Using the listing below, extract each line that has the word "level" in it.

§ **RECORDS FOR THE EXERCISE**:
________

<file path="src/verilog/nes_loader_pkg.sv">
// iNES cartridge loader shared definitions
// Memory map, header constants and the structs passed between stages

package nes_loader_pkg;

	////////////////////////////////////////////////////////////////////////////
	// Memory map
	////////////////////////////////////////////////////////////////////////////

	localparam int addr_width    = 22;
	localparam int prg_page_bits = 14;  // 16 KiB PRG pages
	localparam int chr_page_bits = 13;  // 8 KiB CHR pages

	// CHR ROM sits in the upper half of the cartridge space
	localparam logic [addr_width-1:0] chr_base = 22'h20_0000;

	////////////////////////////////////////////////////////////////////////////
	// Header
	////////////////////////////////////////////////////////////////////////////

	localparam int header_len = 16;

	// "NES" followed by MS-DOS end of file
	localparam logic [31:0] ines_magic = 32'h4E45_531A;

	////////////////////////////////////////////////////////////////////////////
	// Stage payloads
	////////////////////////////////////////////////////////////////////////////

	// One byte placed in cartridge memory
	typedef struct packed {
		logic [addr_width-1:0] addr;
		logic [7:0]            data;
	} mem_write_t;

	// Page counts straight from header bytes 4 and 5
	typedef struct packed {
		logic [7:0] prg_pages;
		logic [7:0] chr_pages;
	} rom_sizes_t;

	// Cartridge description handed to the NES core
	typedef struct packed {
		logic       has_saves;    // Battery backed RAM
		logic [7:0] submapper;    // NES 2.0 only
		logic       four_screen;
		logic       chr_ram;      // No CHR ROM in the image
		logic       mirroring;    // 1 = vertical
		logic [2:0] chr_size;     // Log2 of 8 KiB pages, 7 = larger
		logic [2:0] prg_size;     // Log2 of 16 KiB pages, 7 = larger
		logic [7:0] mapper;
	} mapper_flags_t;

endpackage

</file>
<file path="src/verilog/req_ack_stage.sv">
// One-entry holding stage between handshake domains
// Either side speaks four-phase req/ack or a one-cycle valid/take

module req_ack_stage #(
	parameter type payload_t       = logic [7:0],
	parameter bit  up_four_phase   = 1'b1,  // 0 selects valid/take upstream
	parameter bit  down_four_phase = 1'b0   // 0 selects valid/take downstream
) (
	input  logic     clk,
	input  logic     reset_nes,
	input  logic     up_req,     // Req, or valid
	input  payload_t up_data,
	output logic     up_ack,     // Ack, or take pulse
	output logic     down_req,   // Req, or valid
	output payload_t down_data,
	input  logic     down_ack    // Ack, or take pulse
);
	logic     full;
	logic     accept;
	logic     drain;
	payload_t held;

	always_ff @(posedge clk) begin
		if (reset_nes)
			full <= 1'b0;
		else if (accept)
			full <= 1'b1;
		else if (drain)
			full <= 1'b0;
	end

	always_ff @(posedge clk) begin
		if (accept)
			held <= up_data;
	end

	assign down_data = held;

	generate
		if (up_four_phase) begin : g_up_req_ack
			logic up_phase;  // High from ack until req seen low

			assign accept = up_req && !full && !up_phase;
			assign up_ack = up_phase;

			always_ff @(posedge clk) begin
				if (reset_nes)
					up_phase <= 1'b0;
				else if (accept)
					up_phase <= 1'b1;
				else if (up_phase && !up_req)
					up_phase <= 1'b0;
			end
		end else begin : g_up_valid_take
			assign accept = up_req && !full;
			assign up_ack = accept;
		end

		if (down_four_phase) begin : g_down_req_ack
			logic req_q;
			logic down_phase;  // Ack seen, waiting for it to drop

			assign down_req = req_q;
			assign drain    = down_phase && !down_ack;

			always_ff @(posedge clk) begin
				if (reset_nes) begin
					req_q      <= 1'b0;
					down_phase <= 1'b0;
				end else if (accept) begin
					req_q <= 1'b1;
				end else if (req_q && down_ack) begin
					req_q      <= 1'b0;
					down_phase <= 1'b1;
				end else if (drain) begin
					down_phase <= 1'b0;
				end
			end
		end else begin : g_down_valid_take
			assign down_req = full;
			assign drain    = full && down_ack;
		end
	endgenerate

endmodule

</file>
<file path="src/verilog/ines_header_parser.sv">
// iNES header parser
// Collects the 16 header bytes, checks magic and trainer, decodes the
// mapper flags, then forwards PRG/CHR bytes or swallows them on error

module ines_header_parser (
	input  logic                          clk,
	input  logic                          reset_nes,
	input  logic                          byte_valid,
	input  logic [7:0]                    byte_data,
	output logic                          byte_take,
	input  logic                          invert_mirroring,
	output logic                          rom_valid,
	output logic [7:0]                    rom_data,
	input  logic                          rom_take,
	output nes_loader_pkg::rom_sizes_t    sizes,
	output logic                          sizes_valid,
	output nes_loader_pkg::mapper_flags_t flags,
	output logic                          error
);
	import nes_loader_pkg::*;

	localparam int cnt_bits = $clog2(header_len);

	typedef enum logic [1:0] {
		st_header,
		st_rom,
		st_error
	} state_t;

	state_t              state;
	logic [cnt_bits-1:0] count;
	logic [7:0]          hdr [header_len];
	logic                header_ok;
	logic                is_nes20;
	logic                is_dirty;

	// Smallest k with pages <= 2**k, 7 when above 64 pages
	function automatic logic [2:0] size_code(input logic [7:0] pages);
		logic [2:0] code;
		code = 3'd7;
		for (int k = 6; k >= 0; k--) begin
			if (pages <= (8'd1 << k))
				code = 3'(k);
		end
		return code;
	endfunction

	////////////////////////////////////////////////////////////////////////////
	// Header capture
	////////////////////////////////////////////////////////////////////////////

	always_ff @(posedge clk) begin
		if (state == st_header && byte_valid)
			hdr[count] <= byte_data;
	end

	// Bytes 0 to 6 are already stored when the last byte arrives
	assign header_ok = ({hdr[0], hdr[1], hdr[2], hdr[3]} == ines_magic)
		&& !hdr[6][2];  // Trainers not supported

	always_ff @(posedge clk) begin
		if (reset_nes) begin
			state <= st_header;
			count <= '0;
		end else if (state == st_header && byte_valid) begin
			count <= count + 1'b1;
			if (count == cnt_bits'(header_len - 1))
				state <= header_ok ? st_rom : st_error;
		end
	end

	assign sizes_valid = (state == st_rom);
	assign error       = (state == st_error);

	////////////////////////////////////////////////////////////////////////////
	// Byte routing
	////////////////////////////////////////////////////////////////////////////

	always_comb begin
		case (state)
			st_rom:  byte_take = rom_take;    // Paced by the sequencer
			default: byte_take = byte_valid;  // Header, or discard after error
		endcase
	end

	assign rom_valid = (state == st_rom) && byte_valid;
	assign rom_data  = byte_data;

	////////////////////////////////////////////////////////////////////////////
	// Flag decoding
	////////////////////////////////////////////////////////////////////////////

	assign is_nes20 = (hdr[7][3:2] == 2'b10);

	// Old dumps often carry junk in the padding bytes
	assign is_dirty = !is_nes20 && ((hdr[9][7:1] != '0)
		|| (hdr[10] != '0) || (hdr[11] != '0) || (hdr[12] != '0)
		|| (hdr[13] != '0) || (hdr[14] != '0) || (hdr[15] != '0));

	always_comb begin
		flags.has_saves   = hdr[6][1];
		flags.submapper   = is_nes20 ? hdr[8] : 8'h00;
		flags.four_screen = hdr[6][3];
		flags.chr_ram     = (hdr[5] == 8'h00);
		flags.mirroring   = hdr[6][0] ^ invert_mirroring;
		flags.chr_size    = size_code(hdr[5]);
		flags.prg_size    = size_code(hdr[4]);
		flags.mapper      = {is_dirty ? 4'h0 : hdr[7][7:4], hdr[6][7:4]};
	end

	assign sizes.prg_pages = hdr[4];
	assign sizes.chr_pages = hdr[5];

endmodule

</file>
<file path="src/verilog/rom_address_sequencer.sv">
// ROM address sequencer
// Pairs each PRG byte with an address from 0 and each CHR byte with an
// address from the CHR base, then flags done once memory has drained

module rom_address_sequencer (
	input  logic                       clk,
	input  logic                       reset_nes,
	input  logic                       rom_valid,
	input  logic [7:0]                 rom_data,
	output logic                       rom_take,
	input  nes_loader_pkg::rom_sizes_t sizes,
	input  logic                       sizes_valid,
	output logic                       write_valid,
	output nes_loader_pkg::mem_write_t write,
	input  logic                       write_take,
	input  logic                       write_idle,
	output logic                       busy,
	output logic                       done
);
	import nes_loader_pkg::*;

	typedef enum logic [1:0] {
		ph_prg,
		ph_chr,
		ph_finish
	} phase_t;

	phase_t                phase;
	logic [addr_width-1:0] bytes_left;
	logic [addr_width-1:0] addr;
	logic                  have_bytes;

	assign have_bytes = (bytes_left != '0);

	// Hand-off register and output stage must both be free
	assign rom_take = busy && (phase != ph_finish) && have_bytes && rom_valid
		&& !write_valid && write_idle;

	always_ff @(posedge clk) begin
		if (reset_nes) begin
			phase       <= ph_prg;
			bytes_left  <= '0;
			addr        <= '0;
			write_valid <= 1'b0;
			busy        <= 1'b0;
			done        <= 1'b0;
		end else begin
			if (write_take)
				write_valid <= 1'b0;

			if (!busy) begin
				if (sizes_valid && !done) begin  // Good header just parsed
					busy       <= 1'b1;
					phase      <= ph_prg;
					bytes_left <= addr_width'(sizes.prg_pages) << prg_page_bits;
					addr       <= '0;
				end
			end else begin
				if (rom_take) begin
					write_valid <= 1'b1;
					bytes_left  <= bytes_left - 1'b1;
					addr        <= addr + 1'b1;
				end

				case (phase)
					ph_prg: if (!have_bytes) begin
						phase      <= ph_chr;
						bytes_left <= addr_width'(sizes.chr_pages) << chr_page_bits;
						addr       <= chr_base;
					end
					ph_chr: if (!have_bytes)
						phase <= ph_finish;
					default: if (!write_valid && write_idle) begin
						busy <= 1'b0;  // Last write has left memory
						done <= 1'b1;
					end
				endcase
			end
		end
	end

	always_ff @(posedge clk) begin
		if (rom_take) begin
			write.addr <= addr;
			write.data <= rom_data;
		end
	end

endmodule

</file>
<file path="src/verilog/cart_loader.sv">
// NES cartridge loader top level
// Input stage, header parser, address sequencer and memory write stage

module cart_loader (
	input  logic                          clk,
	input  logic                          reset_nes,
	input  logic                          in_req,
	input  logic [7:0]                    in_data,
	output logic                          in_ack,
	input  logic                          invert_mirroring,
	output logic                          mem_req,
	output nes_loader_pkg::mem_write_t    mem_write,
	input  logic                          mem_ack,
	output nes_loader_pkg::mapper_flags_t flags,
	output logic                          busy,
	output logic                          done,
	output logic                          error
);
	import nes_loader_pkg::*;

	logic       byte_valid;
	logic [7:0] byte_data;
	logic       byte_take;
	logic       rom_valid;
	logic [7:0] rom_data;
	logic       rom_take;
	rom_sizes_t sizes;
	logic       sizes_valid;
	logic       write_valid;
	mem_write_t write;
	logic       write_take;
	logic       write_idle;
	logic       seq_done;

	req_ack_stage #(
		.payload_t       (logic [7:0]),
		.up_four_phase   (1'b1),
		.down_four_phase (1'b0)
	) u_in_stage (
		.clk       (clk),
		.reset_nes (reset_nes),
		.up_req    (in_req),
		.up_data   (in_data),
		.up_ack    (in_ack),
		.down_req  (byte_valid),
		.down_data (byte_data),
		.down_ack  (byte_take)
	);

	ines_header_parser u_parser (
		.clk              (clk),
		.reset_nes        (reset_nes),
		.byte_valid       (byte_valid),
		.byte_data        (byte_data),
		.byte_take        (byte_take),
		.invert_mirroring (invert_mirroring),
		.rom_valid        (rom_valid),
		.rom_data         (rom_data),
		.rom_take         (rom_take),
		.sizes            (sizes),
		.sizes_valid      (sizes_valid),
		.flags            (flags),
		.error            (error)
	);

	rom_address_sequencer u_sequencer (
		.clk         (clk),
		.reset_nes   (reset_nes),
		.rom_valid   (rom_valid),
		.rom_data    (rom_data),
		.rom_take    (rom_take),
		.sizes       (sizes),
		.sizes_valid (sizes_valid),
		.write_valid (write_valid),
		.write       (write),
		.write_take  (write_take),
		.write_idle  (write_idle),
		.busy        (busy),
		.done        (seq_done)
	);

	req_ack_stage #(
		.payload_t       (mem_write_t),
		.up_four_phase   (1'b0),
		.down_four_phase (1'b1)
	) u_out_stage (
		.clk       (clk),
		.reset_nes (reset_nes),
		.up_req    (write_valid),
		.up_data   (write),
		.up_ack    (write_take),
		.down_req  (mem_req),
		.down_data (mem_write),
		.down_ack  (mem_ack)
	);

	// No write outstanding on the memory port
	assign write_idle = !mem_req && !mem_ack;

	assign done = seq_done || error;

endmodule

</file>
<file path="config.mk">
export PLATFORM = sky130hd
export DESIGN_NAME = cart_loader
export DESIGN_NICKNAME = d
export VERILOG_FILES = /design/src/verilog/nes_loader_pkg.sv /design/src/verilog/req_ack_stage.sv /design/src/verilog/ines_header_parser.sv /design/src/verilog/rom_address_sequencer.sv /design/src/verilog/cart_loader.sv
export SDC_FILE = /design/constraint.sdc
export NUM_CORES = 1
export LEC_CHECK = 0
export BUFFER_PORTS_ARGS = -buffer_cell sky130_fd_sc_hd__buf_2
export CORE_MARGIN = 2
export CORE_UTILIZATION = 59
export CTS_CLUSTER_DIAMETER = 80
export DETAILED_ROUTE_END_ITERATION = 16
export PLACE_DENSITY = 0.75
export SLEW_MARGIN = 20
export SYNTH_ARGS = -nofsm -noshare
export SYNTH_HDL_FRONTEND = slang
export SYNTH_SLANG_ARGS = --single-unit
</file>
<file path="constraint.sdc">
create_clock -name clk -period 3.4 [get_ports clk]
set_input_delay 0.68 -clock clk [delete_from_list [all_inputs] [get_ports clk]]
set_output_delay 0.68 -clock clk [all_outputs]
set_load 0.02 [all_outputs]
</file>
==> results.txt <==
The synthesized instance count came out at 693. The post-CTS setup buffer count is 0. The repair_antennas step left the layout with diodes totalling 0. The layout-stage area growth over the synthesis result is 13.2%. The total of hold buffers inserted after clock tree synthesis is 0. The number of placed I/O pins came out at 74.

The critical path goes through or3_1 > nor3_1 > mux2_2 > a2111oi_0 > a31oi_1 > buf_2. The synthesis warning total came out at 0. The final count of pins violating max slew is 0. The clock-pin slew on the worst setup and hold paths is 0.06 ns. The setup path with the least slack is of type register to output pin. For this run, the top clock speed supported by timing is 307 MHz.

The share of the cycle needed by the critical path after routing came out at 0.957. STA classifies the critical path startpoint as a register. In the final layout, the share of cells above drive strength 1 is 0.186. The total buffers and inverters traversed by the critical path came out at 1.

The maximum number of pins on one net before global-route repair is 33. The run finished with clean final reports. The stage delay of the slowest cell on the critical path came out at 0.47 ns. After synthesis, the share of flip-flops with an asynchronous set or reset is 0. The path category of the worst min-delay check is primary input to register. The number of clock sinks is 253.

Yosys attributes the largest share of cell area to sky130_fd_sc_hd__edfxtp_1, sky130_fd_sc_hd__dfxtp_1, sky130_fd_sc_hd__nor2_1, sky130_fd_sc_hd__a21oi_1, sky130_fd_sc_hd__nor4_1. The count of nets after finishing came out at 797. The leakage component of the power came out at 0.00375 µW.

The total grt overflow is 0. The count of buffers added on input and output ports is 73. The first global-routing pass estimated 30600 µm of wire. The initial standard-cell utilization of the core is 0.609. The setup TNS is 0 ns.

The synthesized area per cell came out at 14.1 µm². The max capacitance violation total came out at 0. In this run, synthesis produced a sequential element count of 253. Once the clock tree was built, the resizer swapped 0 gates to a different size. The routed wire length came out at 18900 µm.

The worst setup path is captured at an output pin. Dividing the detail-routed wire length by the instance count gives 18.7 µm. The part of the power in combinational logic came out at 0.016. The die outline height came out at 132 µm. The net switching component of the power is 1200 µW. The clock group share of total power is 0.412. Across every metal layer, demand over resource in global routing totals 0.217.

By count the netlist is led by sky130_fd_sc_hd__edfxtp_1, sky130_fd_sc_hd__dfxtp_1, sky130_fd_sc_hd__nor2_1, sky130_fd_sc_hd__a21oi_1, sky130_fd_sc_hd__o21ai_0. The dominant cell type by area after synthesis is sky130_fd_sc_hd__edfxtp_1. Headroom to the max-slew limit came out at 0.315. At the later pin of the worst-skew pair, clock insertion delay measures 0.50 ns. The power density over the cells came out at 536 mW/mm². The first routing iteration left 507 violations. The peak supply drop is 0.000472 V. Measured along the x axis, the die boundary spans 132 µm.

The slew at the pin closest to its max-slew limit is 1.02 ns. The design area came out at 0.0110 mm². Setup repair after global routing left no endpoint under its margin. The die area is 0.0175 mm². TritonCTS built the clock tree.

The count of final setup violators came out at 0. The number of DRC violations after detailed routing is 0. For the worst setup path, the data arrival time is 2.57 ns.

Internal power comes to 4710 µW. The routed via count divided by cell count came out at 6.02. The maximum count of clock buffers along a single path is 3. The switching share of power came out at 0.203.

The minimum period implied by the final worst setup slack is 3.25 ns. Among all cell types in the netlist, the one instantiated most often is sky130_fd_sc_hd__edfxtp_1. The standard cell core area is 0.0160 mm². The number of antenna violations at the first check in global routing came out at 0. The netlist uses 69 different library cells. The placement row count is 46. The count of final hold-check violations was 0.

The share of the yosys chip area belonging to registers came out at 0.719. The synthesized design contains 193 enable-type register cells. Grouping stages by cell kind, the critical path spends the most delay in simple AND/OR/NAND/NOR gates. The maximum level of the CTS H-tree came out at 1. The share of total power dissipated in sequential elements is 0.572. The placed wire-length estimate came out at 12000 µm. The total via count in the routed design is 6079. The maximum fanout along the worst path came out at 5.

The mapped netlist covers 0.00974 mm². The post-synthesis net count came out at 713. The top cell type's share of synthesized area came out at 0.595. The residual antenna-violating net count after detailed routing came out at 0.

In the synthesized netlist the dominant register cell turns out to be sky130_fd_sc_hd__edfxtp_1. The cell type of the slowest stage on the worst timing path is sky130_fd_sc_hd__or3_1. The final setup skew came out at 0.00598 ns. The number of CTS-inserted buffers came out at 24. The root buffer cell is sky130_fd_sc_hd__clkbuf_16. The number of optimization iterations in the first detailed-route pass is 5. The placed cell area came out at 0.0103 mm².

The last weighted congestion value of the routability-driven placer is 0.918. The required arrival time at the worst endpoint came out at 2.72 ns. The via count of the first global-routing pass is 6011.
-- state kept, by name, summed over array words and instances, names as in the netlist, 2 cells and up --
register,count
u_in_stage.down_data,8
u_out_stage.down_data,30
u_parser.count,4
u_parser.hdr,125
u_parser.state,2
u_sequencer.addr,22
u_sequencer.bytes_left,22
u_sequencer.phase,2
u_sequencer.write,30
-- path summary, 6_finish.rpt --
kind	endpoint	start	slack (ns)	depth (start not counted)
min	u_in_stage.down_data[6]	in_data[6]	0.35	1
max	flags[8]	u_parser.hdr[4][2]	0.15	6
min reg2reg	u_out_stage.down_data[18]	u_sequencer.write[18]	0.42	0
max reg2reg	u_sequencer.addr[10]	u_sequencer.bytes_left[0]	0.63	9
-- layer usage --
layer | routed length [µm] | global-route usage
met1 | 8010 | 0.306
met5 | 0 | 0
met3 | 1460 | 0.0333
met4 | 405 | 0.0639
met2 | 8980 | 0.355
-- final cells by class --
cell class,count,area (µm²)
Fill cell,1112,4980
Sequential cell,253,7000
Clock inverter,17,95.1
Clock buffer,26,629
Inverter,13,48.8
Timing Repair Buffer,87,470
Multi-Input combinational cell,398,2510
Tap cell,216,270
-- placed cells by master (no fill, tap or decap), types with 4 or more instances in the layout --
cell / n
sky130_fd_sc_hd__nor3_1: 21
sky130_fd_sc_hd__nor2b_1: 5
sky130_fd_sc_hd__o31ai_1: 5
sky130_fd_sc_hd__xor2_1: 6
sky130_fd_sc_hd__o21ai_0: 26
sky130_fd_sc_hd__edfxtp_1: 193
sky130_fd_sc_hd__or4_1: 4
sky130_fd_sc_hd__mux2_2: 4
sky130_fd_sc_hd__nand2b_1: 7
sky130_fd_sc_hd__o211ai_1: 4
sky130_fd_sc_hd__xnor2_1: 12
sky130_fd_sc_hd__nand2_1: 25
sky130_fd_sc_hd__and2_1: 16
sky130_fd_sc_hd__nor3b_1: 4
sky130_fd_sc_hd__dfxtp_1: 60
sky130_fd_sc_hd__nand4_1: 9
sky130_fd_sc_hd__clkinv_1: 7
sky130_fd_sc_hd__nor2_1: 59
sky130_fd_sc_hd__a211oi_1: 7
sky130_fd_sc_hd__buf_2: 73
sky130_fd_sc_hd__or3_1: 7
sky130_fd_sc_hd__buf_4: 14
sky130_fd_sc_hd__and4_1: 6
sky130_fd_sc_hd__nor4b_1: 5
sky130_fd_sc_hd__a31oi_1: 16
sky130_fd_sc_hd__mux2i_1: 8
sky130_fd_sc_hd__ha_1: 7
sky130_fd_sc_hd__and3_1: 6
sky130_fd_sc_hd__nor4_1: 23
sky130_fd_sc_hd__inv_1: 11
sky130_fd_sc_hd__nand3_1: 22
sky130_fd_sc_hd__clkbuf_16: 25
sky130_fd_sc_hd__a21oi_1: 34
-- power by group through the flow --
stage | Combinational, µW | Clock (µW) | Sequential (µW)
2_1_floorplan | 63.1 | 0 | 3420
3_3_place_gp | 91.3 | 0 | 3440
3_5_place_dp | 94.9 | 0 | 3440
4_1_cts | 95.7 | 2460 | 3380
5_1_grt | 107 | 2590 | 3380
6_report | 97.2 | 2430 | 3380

________

§ **WRITTEN ANSWER**:
// NES cartridge loader top level
The share of the yosys chip area belonging to registers came out at 0.719. The synthesized design contains 193 enable-type register cells. Grouping stages by cell kind, the critical path spends the most delay in simple AND/OR/NAND/NOR gates. The maximum level of the CTS H-tree came out at 1. The share of total power dissipated in sequential elements is 0.572. The placed wire-length estimate came out at 12000 µm. The total via count in the routed design is 6079. The maximum fanout along the worst path came out at 5.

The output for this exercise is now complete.